The aim of the PORTO Study was to evaluate the optimal management of fetuses with an estimated fetal weight <10th centile. The objective of this secondary analysis was to evaluate if normalizing CPR predicts adverse perinatal outcome.
1116 consecutive singleton pregnancies with IUGR completed the study protocol over 2 years at 7 centers, undergoing serial sonographic evaluation and multivessel Doppler measurement. CPR was calculated using the pulsatility and resistance indices of the middle cerebral and umbilical artery. Abnormal CPR was defined as <1.0. Adverse perinatal outcome was defined as a composite of intraventricular hemorrhage, periventricular leukomalacia, hypoxic ischemic encephalopathy, necrotizing enterocolitis, bronchopulmonary dysplasia, sepsis and death.
Data for CPR calculation was available in 881 cases, with a mean gestational age of 33 weeks (interquartile range, 28.7 -35.9).
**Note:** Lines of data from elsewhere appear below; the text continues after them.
### config.mk
export PLATFORM = sky130hd
export DESIGN_NAME = trig_rec_capture
export DESIGN_NICKNAME = d
export VERILOG_FILES = /design/src/rtl/trc_pkg.sv /design/src/rtl/trc_trig_edge.sv /design/src/rtl/trc_packer.sv /design/src/rtl/trc_pair_buf.sv /design/src/rtl/trig_rec_capture.sv
export SDC_FILE = /design/constraint.sdc
export NUM_CORES = 1
export LEC_CHECK = 0
export ABC_AREA = 1
export BUFFER_PORTS_ARGS = -buffer_cell sky130_fd_sc_hd__clkbuf_2
export CORE_MARGIN = 2
export CORE_UTILIZATION = 38
export DETAILED_ROUTE_END_ITERATION = 6
export PLACE_DENSITY = 0.65
export SETUP_SLACK_MARGIN = 0.1
export SLEW_MARGIN = 40
export SYNTH_ARGS = -nofsm -noshare
export SYNTH_HDL_FRONTEND = slang
export SYNTH_HIERARCHICAL = 1
export SYNTH_SLANG_ARGS = --single-unit
export TNS_END_PERCENT = 1
### constraint.sdc
create_clock -name clk -period 10.6 [get_ports clk]
set_input_delay 1.59 -clock clk [delete_from_list [all_inputs] [get_ports clk]]
set_output_delay 1.59 -clock clk [all_outputs]
set_load 0.02 [all_outputs]
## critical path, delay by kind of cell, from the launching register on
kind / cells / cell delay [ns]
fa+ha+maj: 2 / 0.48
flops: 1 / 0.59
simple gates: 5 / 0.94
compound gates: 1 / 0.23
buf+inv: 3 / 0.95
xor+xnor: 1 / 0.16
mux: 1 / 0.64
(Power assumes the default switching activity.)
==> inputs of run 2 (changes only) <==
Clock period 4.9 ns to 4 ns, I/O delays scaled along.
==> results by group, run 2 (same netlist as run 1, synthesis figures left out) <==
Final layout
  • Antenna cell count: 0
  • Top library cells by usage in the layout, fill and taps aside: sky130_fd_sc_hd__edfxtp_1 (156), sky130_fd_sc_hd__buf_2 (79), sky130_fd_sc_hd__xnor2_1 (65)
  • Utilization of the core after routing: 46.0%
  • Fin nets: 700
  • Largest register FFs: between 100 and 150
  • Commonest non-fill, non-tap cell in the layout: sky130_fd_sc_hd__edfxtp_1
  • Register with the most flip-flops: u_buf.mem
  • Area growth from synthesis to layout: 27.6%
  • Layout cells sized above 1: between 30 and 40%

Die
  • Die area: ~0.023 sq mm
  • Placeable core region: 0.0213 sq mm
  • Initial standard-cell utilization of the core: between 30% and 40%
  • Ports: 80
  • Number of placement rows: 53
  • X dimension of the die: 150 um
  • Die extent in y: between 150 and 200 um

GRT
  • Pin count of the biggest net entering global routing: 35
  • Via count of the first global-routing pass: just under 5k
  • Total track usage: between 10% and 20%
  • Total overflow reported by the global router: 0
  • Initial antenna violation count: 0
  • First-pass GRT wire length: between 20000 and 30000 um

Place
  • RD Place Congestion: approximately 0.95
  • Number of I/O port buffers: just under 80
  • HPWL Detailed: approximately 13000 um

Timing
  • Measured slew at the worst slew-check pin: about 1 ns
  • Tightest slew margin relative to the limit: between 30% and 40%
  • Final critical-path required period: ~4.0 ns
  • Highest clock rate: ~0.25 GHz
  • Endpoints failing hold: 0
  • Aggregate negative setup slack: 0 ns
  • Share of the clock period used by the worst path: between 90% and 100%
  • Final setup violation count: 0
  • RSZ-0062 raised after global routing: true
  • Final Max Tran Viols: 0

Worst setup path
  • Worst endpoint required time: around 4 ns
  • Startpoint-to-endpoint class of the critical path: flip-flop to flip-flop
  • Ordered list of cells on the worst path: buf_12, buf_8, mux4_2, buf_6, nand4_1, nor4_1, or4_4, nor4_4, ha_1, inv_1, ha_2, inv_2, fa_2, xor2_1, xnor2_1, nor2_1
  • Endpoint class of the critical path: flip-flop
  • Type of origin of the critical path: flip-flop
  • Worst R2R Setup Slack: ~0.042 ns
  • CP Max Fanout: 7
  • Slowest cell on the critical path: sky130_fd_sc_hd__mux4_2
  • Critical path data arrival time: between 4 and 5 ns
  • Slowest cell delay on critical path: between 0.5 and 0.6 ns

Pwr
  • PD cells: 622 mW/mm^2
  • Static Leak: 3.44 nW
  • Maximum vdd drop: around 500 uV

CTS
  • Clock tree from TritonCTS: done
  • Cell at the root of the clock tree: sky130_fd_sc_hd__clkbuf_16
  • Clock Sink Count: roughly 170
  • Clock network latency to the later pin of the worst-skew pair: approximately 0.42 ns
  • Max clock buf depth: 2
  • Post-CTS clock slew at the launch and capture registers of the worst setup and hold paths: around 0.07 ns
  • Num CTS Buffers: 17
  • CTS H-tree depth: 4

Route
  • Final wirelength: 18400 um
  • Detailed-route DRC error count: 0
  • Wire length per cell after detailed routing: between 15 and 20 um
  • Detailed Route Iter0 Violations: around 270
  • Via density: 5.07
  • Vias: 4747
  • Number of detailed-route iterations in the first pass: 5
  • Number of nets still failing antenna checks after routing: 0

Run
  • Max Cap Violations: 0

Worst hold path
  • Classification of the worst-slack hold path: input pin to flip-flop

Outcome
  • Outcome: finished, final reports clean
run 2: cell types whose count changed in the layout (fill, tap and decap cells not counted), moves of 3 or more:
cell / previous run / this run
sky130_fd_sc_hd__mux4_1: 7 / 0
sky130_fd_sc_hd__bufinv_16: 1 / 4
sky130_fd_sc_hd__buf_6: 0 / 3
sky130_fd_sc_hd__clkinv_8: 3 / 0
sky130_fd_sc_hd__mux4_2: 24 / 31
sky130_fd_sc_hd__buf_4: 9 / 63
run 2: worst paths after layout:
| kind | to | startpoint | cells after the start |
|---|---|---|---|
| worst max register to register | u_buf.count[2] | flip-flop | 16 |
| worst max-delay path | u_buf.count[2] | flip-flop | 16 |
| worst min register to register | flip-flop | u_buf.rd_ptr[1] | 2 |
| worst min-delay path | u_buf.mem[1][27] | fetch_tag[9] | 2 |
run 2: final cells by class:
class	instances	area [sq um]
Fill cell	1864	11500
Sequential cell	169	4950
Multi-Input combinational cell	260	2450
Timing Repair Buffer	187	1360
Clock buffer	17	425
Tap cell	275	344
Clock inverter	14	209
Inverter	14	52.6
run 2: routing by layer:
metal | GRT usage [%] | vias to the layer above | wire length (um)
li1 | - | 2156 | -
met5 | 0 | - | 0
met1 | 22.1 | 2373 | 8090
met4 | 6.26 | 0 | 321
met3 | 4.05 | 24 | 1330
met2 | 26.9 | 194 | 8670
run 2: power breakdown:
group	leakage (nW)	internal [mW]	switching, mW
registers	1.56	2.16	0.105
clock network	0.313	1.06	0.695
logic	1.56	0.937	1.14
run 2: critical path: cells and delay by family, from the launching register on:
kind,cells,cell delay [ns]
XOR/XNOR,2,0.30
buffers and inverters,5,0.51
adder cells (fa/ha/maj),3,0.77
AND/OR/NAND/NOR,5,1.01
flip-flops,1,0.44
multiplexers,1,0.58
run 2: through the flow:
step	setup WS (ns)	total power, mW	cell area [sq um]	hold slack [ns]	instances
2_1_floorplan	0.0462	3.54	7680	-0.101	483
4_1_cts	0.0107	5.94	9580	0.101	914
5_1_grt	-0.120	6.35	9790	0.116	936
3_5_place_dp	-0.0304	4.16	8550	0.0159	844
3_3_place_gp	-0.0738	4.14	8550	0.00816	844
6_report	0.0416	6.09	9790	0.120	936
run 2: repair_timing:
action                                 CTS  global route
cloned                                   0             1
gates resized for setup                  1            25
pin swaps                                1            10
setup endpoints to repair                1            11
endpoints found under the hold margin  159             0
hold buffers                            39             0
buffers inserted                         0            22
Of the 87 cases of abnormal serial CPR with an initial value <1.0, 52 % (n=45) of cases remained abnormal and 22% of these (n=10) had an adverse perinatal outcome. The remaining 48% (n=42) demonstrated normalizing CPR on serial sonography, and 5% of these (n=2) had an adverse perinatal outcome. Mean gestation at delivery was 33.4 weeks (n=45) in the continuing abnormal CPR group and 36.5 weeks (n=42) in the normalizing CPR group (p-value <0.001).
The PORTO group has previously demonstrated that the presence of a brain-sparing effect was significantly associated with an adverse perinatal outcome in our IUGR cohort. It had been hypothesized that a normalizing CPR ratio would be a further predictor of an adverse outcome due to the loss of this compensatory mechanism. However, in this sub-analysis we did not demonstrate an additional poor prognostic effect when the CPR value returned to a value >1.0. Overall, this secondary analysis has demonstrated the importance of a serial abnormal CPR value of <1 within the <34 weeks gestation population. Contrary to our proposed hypothesis, recognition that reversion of an abnormal CPR to a normal ratio is not associated with a heightened degree of adverse perinatal outcome.